鋭いライナー性の打球が、右中間を深々と破る。満塁になっていたらしく、三人の走者が次々にホームベースを踏んでいった。加藤をリリーフした背番号「11」の投手が、ベースカバーも忘れて打球の行方を呆然と眺めている。
打者走者は、楽々と三塁を陥れた。三点タイムリースリーベースヒット。
「は、八対二……」
イガラシが呟くのとほぼ同時に、百瀬は天を仰いだ。
「あちゃー。こりゃ、今年もうちは八強に残れそうにないな」
背を向けると、百瀬は「邪魔したな」と言って歩き出した。そのまま、スタンドの出入り口の奥へと消えていく。

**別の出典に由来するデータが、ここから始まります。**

**src/rtl/img_pkg.sv**
```systemverilog
// Shared image-pipeline types: frame geometry, pixel layout, stream beat and
// the streamer state encoding.
package img_pkg;

  localparam int unsigned IMG_W  = 64;
  localparam int unsigned IMG_H  = 64;
  localparam int unsigned ADDR_W = 6;
  localparam int unsigned PIX_W  = 24;
  localparam int unsigned CH_W   = 8;
  localparam int unsigned R_LSB  = 16;
  localparam int unsigned G_LSB  = 8;
  localparam int unsigned B_LSB  = 0;

  typedef logic [PIX_W-1:0] pix_t;

  typedef struct packed {
    pix_t pix;
    logic sof;
    logic eol;
    logic eof;
  } beat_t;

  typedef enum logic [1:0] {
    IDLE,
    FETCH,
    DRAIN,
    DONE
  } state_t;

  // Build one stream beat from a pixel and its raster position flags.
  function automatic beat_t make_beat(input pix_t pix, input logic first,
                                      input logic last_col, input logic last_row);
    beat_t b;
    b.pix = pix;
    b.sof = first;
    b.eol = last_col;
    b.eof = last_col & last_row;
    return b;
  endfunction

endpackage

```
**src/rtl/sync_fifo.sv**
```systemverilog
// Single-clock FIFO with occupancy count; head entry is visible on rdata
// whenever the FIFO is not empty.
module sync_fifo #(
  parameter int unsigned WIDTH = 8,
  parameter int unsigned DEPTH = 4
) (
  input  logic                     clk,
  input  logic                     rst_n,
  input  logic                     push,
  input  logic [WIDTH-1:0]         wdata,
  input  logic                     pop,
  output logic [WIDTH-1:0]         rdata,
  output logic [$clog2(DEPTH):0]   count,
  output logic                     full,
  output logic                     empty
);

  localparam int unsigned AW = $clog2(DEPTH);
  localparam int unsigned CW = AW + 1;

  logic [WIDTH-1:0] mem [DEPTH];
  logic [AW-1:0]    wr_ptr;
  logic [AW-1:0]    rd_ptr;
  logic             do_push;
  logic             do_pop;

  assign full    = (count == CW'(DEPTH));
  assign empty   = (count == '0);
  assign do_push = push & ~full;
  assign do_pop  = pop & ~empty;
  assign rdata   = mem[rd_ptr];

  // Storage is cleared on reset so the head reads as zero out of reset.
  always_ff @(posedge clk or negedge rst_n) begin
    if (!rst_n) begin
      wr_ptr <= '0;
      rd_ptr <= '0;
      count  <= '0;
      for (int i = 0; i < DEPTH; i++) mem[i] <= '0;
    end else begin
      if (do_push) begin
        mem[wr_ptr] <= wdata;
        wr_ptr      <= wr_ptr + AW'(1);
      end
      if (do_pop) rd_ptr <= rd_ptr + AW'(1);
      case ({do_push, do_pop})
        2'b10:   count <= count + CW'(1);
        2'b01:   count <= count - CW'(1);
        default: ;
      endcase
    end
  end

endmodule

```
**src/rtl/frame_streamer.sv**
```systemverilog
// Scans the processed image in raster order and streams it over valid/ready
// with frame/line markers, decoupled by a small prefetch FIFO.
module frame_streamer #(
  parameter int unsigned IMG_W      = img_pkg::IMG_W,
  parameter int unsigned IMG_H      = img_pkg::IMG_H,
  parameter int unsigned FIFO_DEPTH = 4
) (
  input  logic        clk,
  input  logic        rst_n,
  input  logic        start,
  output logic [5:0]  row,
  output logic [5:0]  col,
  input  logic [23:0] in_pix,
  output logic        m_valid,
  input  logic        m_ready,
  output logic [23:0] m_data,
  output logic        m_sof,
  output logic        m_eol,
  output logic        m_eof,
  output logic        busy,
  output logic        done
);

  import img_pkg::*;

  localparam int unsigned CNT_W  = $clog2(FIFO_DEPTH) + 1;
  localparam int unsigned BEAT_W = $bits(beat_t);

  state_t           state_q;
  state_t           state_d;
  logic [5:0]       row_d;
  logic [5:0]       col_d;
  logic             busy_d;
  logic             done_d;
  logic             push_c;
  logic             pop_c;
  logic             last_col_c;
  logic             last_row_c;
  beat_t            wr_beat;
  beat_t            rd_beat;
  logic [CNT_W-1:0] fifo_cnt;
  logic             fifo_full;
  logic             fifo_empty;

  assign last_col_c = (col == 6'(IMG_W - 1));
  assign last_row_c = (row == 6'(IMG_H - 1));
  assign wr_beat    = make_beat(pix_t'(in_pix), (row == '0) && (col == '0),
                                last_col_c, last_row_c);

  assign m_valid = ~fifo_empty;
  assign pop_c   = m_valid & m_ready;
  assign m_data  = rd_beat.pix;
  assign m_sof   = rd_beat.sof;
  assign m_eol   = rd_beat.eol;
  assign m_eof   = rd_beat.eof;

  sync_fifo #(
    .WIDTH (BEAT_W),
    .DEPTH (FIFO_DEPTH)
  ) u_fifo (
    .clk   (clk),
    .rst_n (rst_n),
    .push  (push_c),
    .wdata (wr_beat),
    .pop   (pop_c),
    .rdata (rd_beat),
    .count (fifo_cnt),
    .full  (fifo_full),
    .empty (fifo_empty)
  );

  // Next state, address advance and push decision.
  always_comb begin
    state_d = state_q;
    row_d   = row;
    col_d   = col;
    push_c  = 1'b0;
    case (state_q)
      IDLE: begin
        row_d = '0;
        col_d = '0;
        if (start) state_d = FETCH;
      end
      FETCH: begin
        if (fifo_cnt < CNT_W'(FIFO_DEPTH)) begin
          push_c = 1'b1;
          if (last_col_c) begin
            col_d = '0;
            if (last_row_c) begin
              row_d   = '0;
              state_d = DRAIN;
            end else begin
              row_d = row + 6'd1;
            end
          end else begin
            col_d = col + 6'd1;
          end
        end
      end
      DRAIN: begin
        if (pop_c && rd_beat.eof) state_d = DONE;
      end
      DONE: begin
        state_d = IDLE;
      end
      default: begin
        state_d = IDLE;
      end
    endcase
    busy_d = (state_d == FETCH) || (state_d == DRAIN);
    done_d = (state_d == DONE);
  end

  always_ff @(posedge clk or negedge rst_n) begin
    if (!rst_n) begin
      state_q <= IDLE;
      row     <= '0;
      col     <= '0;
      busy    <= 1'b0;
      done    <= 1'b0;
    end else begin
      state_q <= state_d;
      row     <= row_d;
      col     <= col_d;
      busy    <= busy_d;
      done    <= done_d;
    end
  end

  no_push_when_full: assert property (@(posedge clk) disable iff (!rst_n)
    !(push_c && fifo_full));

endmodule

```
**config.mk**
```make
export PLATFORM = sky130hd
export DESIGN_NAME = frame_streamer
export DESIGN_NICKNAME = d
export VERILOG_FILES = /design/src/rtl/img_pkg.sv /design/src/rtl/sync_fifo.sv /design/src/rtl/frame_streamer.sv
export SDC_FILE = /design/constraint.sdc
export NUM_CORES = 1
export LEC_CHECK = 0
export ABC_AREA = 1
export BUFFER_PORTS_ARGS = -buffer_cell sky130_fd_sc_hd__clkbuf_2
export CORE_MARGIN = 5
export CORE_UTILIZATION = 50
export DETAILED_ROUTE_END_ITERATION = 10
export GPL_TIMING_DRIVEN = 0
export PLACE_DENSITY = 0.72
export SLEW_MARGIN = 20
export SYNTH_ARGS = -nofsm -noshare
export SYNTH_HDL_FRONTEND = slang
export SYNTH_HIERARCHICAL = 1
export SYNTH_SLANG_ARGS = --single-unit
```
**constraint.sdc**
```tcl
create_clock -name clk -period 2.1 [get_ports clk]
set_input_delay 0.105 -clock clk [delete_from_list [all_inputs] [get_ports clk]]
set_output_delay 0.105 -clock clk [all_outputs]
set_load 0.05 [all_outputs]
```
* After elaboration in Yosys (flattened, before gate mapping)
Cells that the tools add are included.
Storage, ports and cells: register bits 131
Cells by class: add/subtract/negate cells 6, order comparisons 4, eq/ne operators 13, multiplexer cells 22, bitwise logic cells 8, reductions and logical operators 12
Operators by type and width (number):
- $bwmux W108 | 1
- $mux W27 | 3
- $bmux W27 S2 | 1
- $demux W27 S2 | 1
- $mux W6 | 5
- $pmux W6 S2 | 2
- $add A6 B1 Y6 const B | 2
- $eq A6 B6 Y1 const B | 2
- $logic_not A6 Y1 | 2
- $eq A2 B2 Y1 const B | 5
- $mux W2 | 5
- $pmux W2 S4 | 1
- $eq A2 B1 Y1 const B | 3
- $ge A3 B3 Y1 const B | 2
- $not A2 Y3 | 2
- $pmux W3 S2 | 1
- $add A2 B1 Y2 const B | 2
- $and A1 B1 Y1 | 4
- $ne A2 B2 Y1 const B | 2
- $reduce_bool A2 Y1 | 2
- $add A3 B1 Y3 const B | 1
- $eq A3 B3 Y1 const B | 1
- $logic_and A1 B1 Y1 | 3
- $logic_not A3 Y1 | 1
- 9 further kinds | 11

* Depth between registers and ports, before layout
Gate-level depths: netlist of run 1.
word-level depth 9, depth in mapped cells 15, mapped depth without buffers 14

* Modules after synthesis
The synthesis of run 1 kept the hierarchy.
Modules (own cells, without submodules):
- sync_fifo | instances 1, cells each 715, area each 5784.3 um^2
- frame_streamer | instances 1, cells each 120, area each 944.7 um^2

* Least setup slack after synthesis of run 1
OpenSTA, ideal clock, no wires.
path kind register -> register, start reg u_fifo.rd_ptr[0], end reg busy, library setup time 0.126 ns, arrival 2.192 ns, data required time 1.974 ns, setup slack -0.218 ns, stages on the path, launching flop included 9, clock period less this slack 2.318 ns, cell sequence dfrtp_1 -> inv_2 -> buf_2 -> clkbuf_1 -> o21ai_0 -> o21ai_1 -> nand4_1 -> nand3_1 -> ha_1
Between the ends: longest elaborated chain between the ends 9, elaborated cells between the ends (all ways) 10, those cells by class eq/ne (2); mux (5); bitwise (1); reduce/logical (2)
RTL lines:
- from (decl) | RTL line sync_fifo.sv:23 | logic [AW-1:0] rd_ptr;
- from (signal assigned) | RTL line sync_fifo.sv:45 | if (do_pop) rd_ptr <= rd_ptr + AW'(1);
- $not A2 Y3 (not written as such) * | RTL line sync_fifo.sv:31 | assign rdata = mem[rd_ptr];
- $bmux W27 S2 * | RTL line sync_fifo.sv:31
- $mux W27 (not written as such) * (2 in a row) | RTL line sync_fifo.sv:31
- via m_eof | RTL line frame_streamer.sv:19 | output logic m_eof,
- $logic_and A1 B1 Y1 * | RTL line frame_streamer.sv:101 | if (pop_c && rd_beat.eof) state_d = DONE;
- $mux W2 * | RTL line frame_streamer.sv:101
- $pmux W2 S4 * | RTL line frame_streamer.sv:78 | case (state_q)
- $eq A2 B1 Y1 / $eq A2 B2 Y1 (equally long branches) | RTL line frame_streamer.sv:110 | busy_d = (state_d == FETCH) || (state_d == DRAIN);
- $logic_or A1 B1 Y1 * | RTL line frame_streamer.sv:110
- via busy_d | RTL line frame_streamer.sv:33 | logic busy_d;
- to (signal assigned) | RTL line frame_streamer.sv:125 | busy <= busy_d;
- to (decl) | RTL line frame_streamer.sv:20 | output logic busy,
The timed path passes the listed nets; every way through them passes the cells marked *. The select of a mux whose other input is x is not followed. A chain may end at the register's enable or synchronous reset.

* Worst setup path after layout of run 1
start reg u_fifo.rd_ptr[0], end out m_data[1]
Between the ends: longest elaborated chain between the ends 4
RTL lines:
- $not A2 Y3 (not written as such) | RTL line sync_fifo.sv:31
- $bmux W27 S2 | RTL line sync_fifo.sv:31
- $mux W27 (not written as such) (2 in a row) | RTL line sync_fifo.sv:31
- to (decl) | RTL line frame_streamer.sv:16 | output logic [23:0] m_data,
Every way passes these cells. The select of a mux whose other input is x is not followed.

==> results.json, run 1 <==
{
  "cts_buffers": 17,
  "fin_setup_tns_ns": 0,
  "fill_cells": 1169,
  "syn_area_mm2": 0.00673,
  "status": "complete, no violations",
  "layout_commonest_cell": "nand2_1",
  "max_freq_ghz": 0.497,
  "crit_type": "flop to primary output",
  "drt_iter0_drc": 758,
  "wl_um": 20100,
  "start_kind": "flop",
  "gp_congestion": 0.849,
  "yosys_warnings": 6,
  "period_minus_slack_ns": 2.01,
  "finalMaxSlewViolations": 0,
  "ff2ff_setup_slack_ns": 0.11,
  "p_leak_uw": 0.00421,
  "core_mm2": 0.0132,
  "crit_family": "buffers and inverters",
  "hold_ws_ns": 0.0971,
  "clk-insertion-delay-late_ns": 0.43,
  "drive_above_1_share_pct": 18.5,
  "crit_path_max_incr_delay_ns": 0.39,
  "grt_usage_pct": 25.7,
  "final_cell_mix": "nand2_1, dfrtp_1, nand4_1, nor2_1, clkbuf_2",
  "numClockSinks": 131,
  "fin_nets": 993,
  "cp_max_fo": 10,
  "die-area_mm2": 0.0159,
  "worst_ep_required_time_ns": 2.00,
  "dieWidth_um": 126,
  "start_util_pct": 51.0,
  "grt_max_degree": 89,
  "grt-ovfl-total": 0,
  "hold_violations": 0,
  "syn_nets": 873,
  "worst_slew_pin_slew_ns": 0.717,
  "worstPathArrival_ns": 1.91,
  "cts_tree": "built",
  "setup_viol": 0,
  "p_per_area_mw_per_mm2": 1900,
  "min_period_over_period_pct": 95.8,
  "grt_pass1_vias": 6205,
  "viasPerCell": 5.65,
  "clk_pin_slew_worst_paths_ns": 0.05,
  "p_total_uw": 15800,
  "rsz0062_at_grt": "no",
  "cts-root-buf": "clkbuf_16",
  "antenna_found_initial": 0,
  "cp_cell_sequence": "inv_2 -> buf_2 -> buf_2 -> o21ai_1 -> o21ai_1 -> clkbuf_2",
  "grt_pass1_wl_um": 32600,
  "syn_to_final_growth_pct": 23.3,
  "maxCapViolCount": 0,
  "synth.avg_cell_area_um2": 8.06,
  "dr.pass1.iters": 5,
  "vias": 6455,
  "slowest_stage": "dfrtp_1",
  "fin_skew_ns": 0.0149,
  "drtAntennaViolNets": 0,
  "ir_drop_v": 0.00103,
  "drc_errors": 0,
  "end_kind": "primary output",
  "hp-class": "primary input to flop",
  "critPathBufInv": 4,
  "max-slew-margin-rel_pct": 51.7,
  "fp.dieH_um": 126,
  "clock_path_buffers": 2,
  "dp_hpwl_um": 12900,
  "postSynthCellCount": 834,
  "rows": 42,
  "htreeDepth": 4,
  "io_pins": 70,
  "wl_per_cell_um": 17.6,
  "portBuffers": 69,
  "antenna_cells": 0
}
## power breakdown
group	internal, µW	total (µW)	switching [µW]
Clock	1850	2940	1090
Sequential	3620	4250	636
Combinational	2390	8580	6180
Total	7860	15800	7910
## registers in the layout, indices dropped and copies added, names as in the netlist
| name | count |
|---|---|
| state_q | 2 |
| u_fifo/mem | 108 |
| row | 6 |
| busy | 1 |
| u_fifo/rd_ptr | 2 |
| u_fifo/wr_ptr | 2 |
| col | 6 |
| u_fifo/count | 3 |
| done | 1 |
## worst min-delay path, cell delays in order
cell and delay (ns):
clkbuf_2 0.08, inv_1 0.09, nor2_4 0.06, nand3_1 0.09, nand2_1 0.05
## path summary, 6_finish.rpt
kind,end,depth (start not counted),from
max in group asynchronous,u_fifo/mem[89],3,rst_n
hold reg to reg,u_fifo/mem[60],2,u_fifo/mem[60]
setup / recovery,m_data[1],6,u_fifo/rd_ptr[0]
min in group asynchronous,busy,2,rst_n
hold / removal,u_fifo/rd_ptr[1],5,m_ready
setup reg to reg,u_fifo/count[1],10,u_fifo/count[0]
## routing by layer
| layer | track usage, % | vias to the layer above | wire [µm] |
|---|---|---|---|
| li1 | - | 3053 | - |
| met1 | 35.9 | 3122 | 9030 |
| met2 | 40.8 | 257 | 9450 |
| met3 | 4.53 | 23 | 1290 |
| met4 | 8.77 | 0 | 330 |
| met5 | 0 | - | 0 |
## final cells by class
type | instances | area [µm²] | area share [%]
plain buffers | 62 | 390 | 4.71
clock buffers | 21 | 440 | 5.31
clock inverters | 11 | 136 | 1.64
inverters | 33 | 124 | 1.49
multi-input cells | 607 | 3000 | 36.1
flip-flops and latches | 131 | 3280 | 39.5
well taps | 176 | 220 | 2.65
repair buffers | 102 | 707 | 8.52
## metrics by stage
| step | cells | utilization, % | setup WS (ns) | cell area, µm² |
|---|---|---|---|---|
| floorplan | 834 | - | 0.00343 | 6730 |
| detailed placement | 1080 | 55.6 | -0.401 | 7330 |
| global route | 1143 | 62.9 | 0.0157 | 8300 |
| CTS | 1140 | 62.3 | 0.0137 | 8210 |
| global placement | 1079 | 55.3 | -1.34 | 7290 |
| finish | 1143 | 62.9 | 0.0877 | 8300 |
## timing repair
item,4_1_cts,5_1_grt
hold buffers,26,0
pin swaps,1,3
hold endpoints to repair,132,0
endpoints found under the setup margin,29,21
resized for setup,15,41
buffers inserted,3,3
Note: power is estimated with default switching activity, not from simulation.
==> inputs of run 2 (changes only) <==
--- a/config.mk
+++ b/config.mk
@@ -7,11 +7,10 @@
 export LEC_CHECK = 0
 export ABC_AREA = 1
 export BUFFER_PORTS_ARGS = -buffer_cell sky130_fd_sc_hd__clkbuf_2
-export CORE_MARGIN = 5
 export CORE_UTILIZATION = 50
 export DETAILED_ROUTE_END_ITERATION = 10
 export GPL_TIMING_DRIVEN = 0
-export PLACE_DENSITY = 0.72
+export PLACE_DENSITY_LB_ADDON = 0.08
 export SLEW_MARGIN = 20
 export SYNTH_ARGS = -nofsm -noshare
 export SYNTH_HDL_FRONTEND = slang
==> results.json, run 2 (synthesized netlist as in run 1, its figures left out) <==
{
  "dieWidth_um": 118,
  "cts_tree": "built",
  "clk-insertion-delay-late_ns": 0.41,
  "cp_max_fo": 10,
  "status": "complete, no violations",
  "portBuffers": 69,
  "cts-root-buf": "clkbuf_16",
  "p_per_area_mw_per_mm2": 1900,
  "internal-power_uw": 7810,
  "post-route-util_pct": 62.6,
  "start_kind": "flop",
  "core_mm2": 0.0132,
  "grt_max_degree": 71,
  "grt_usage_pct": 30.3,
  "comb_power_share_pct": 54.5,
  "ff2ff_setup_slack_ns": 0.11,
  "critPathBufInv": 3,
  "crit_family": "buffers and inverters",
  "drive_above_1_share_pct": 18.5,
  "viasPerCell": 5.71,
  "grt_pass1_vias": 6404,
  "drc_errors": 0,
  "hold_violations": 0,
  "p_leak_uw": 0.00420,
  "end_kind": "primary output",
  "antenna_found_initial": 0,
  "hold_ws_ns": 0.0108,
  "grt_pass1_wl_um": 32800,
  "period_minus_slack_ns": 2.03,
  "clockPowerShare_pct": 18.3,
  "dr.pass1.iters": 6,
  "cts_buffers": 17,
  "dp_hpwl_um": 13400,
  "max-slew-margin-rel_pct": 40.1,
  "vias": 6515,
  "fin_nets": 992,
  "p_sw_uw": 7840,
  "max_freq_ghz": 0.494,
  "cp_cell_sequence": "buf_2 -> buf_2 -> nor2_1 -> o21ai_1 -> clkbuf_4",
  "r2r-end": "u_fifo/count[2]",
  "crit_type": "flop to primary output",
  "slowest_stage": "dfrtp_1",
  "seq_power_share_pct": 27.2,
  "die-area_mm2": 0.0139,
  "wl_per_cell_um": 17.7,
  "drt_iter0_drc": 526,
  "reg_top3": "u_fifo/mem: 108 flops, col: 6 flops, row: 6 flops",
  "start_util_pct": 51.0,
  "critPathMostFrequentCell": "buf_2",
  "ir_drop_v": 0.000991,
  "io_pins": 70,
  "rows": 42,
  "finalMaxSlewViolations": 0,
  "min_to": "u_fifo/mem[105]",
  "numClockSinks": 131,
  "worstPathArrival_ns": 1.92,
  "drtAntennaViolNets": 0,
  "reg2reg_depth": 11,
  "hp-class": "primary input to flop",
  "fin_skew_ns": 0.00694,
  "layout_commonest_cell": "nand2_1",
  "worstHoldStart": "in_pix[21]",
  "fp.dieH_um": 118,
  "holdPathStages": 3,
  "antenna_cells": 0,
  "rr_startpoint": "u_fifo/count[0]",
  "gp_congestion": 0.852,
  "maxCapViolCount": 0,
  "worst_slew_pin_slew_ns": 0.890,
  "crit_path_max_incr_delay_ns": 0.37,
  "rsz0062_at_grt": "no",
  "min_period_over_period_pct": 96.5,
  "largest-register": "u_fifo/mem",
  "grt-ovfl-total": 0,
  "syn_to_final_growth_pct": 22.8,
  "wl_um": 20200,
  "setup_viol": 0,
  "clk_pin_slew_worst_paths_ns": 0.05,
  "htreeDepth": 4,
  "worst_ep_required_time_ns": 2.00,
  "final_cell_mix": "nand2_1, dfrtp_1, nand4_1, nor2_1, clkbuf_2",
  "clock_path_buffers": 2,
  "largest_register_ffs": 108,
  "switching_share_pct": 50.1
}
run 2: worst reg2reg max path, delay by kind of cell (launching register included):
| kind | cells | cell delay (ns) |
|---|---|---|
| and+or+nand+nor | 7 | 0.68 |
| adders and majority gates | 2 | 0.52 |
| buffers and inverters | 2 | 0.25 |
| DFF | 1 | 0.44 |
run 2: power groups by stage:
stage	sequential [µW]	clock [µW]	combinational, µW
floorplan	4310	0	5890
global placement	4240	0	8000
detailed placement	4280	0	8200
CTS	4240	2910	8400
global route	4380	3020	9220
finish	4260	2860	8530
run 2: what timing repair did:
action	4_1_cts	5_1_grt
buffers inserted	4	3
endpoints found under the setup margin	31	24
gates resized for setup	16	31
hold buffers	24	0
pin swaps	1	1
endpoints found under the hold margin	148	0
run 2: final cells by class:
type	instances	area (µm²)
plain buffers	62	388
clock buffers	26	489
clock inverters	5	75.1
fillers	1176	4930
inverters	33	124
multi-input cells	607	2990
flip-flops and latches	131	3280
well taps	176	220
repair buffers	101	687
run 2: worst max path at each step:
stage | from | end | slack, ns | cells after the start
floorplan | u_fifo/count[2] | u_fifo/count[2] | 0.003 | 13
global placement | rst_n | u_fifo/mem[85] | -1.20 | 1
detailed placement | state_q[1] | u_fifo/count[1] | -0.38 | 10
CTS | u_fifo/rd_ptr[0] | m_data[3] | 0.006 | 6
global route | u_fifo/count[0] | u_fifo/count[2] | 0.006 | 11
finish | u_fifo/rd_ptr[0] | m_data[22] | 0.07 | 5
run 2: metrics by stage:
stage / total power, µW / TNS [ns] / cell area [µm²] / setup WS [ns] / cells
floorplan: 10200 / 0 / 6730 / 0.00343 / 834
global placement: 12200 / -156.33 / 7290 / -1.20 / 1079
detailed placement: 12500 / -0.773 / 7330 / -0.379 / 1080
CTS: 15500 / 0 / 8200 / 0.00593 / 1139
global route: 16600 / 0 / 8260 / 0.00584 / 1141
finish: 15700 / 0 / 8260 / 0.0743 / 1141
run 2: metal layers:
layer | up-vias | GRT usage (%) | wire length [µm]
met3 | 38 | 6.73 | 1490
li1 | 3043 | - | -
met2 | 286 | 49.9 | 9980
met5 | - | 0 | 0
met4 | 0 | 12.7 | 377
met1 | 3148 | 38.5 | 8320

グラウンドに視線を戻す、すでにプレーが再開されていた。背番号「11」が、なお続投するらしい。その初球が、ホームベース手前でバウンドする。
思いのほか高く跳ね、捕手が後逸した。バックネット付近まで転々とする。これを見て、三塁走者はスライディングすることもなく、ようやくボールを掴んだ捕手の眼前で、悠々とホームに駆け込んだ。
「専修館投手陣、ボロボロだな」
倉橋がそう言って、頭を抱える。
「いくら練習試合とはいえ、こんな崩れ方をしたら……当分立ち直れねぇぞ」
眼前の信じ難い光景を凝視しながら、イガラシは必死に思考を巡らせた。
明善高が侮れないのは、よく分かった。谷原が苦戦を強いられたのも、専修館が圧倒されているのも、何となく分かる。
けど……それが俺達のヒントになるって、どういう意味なんだ。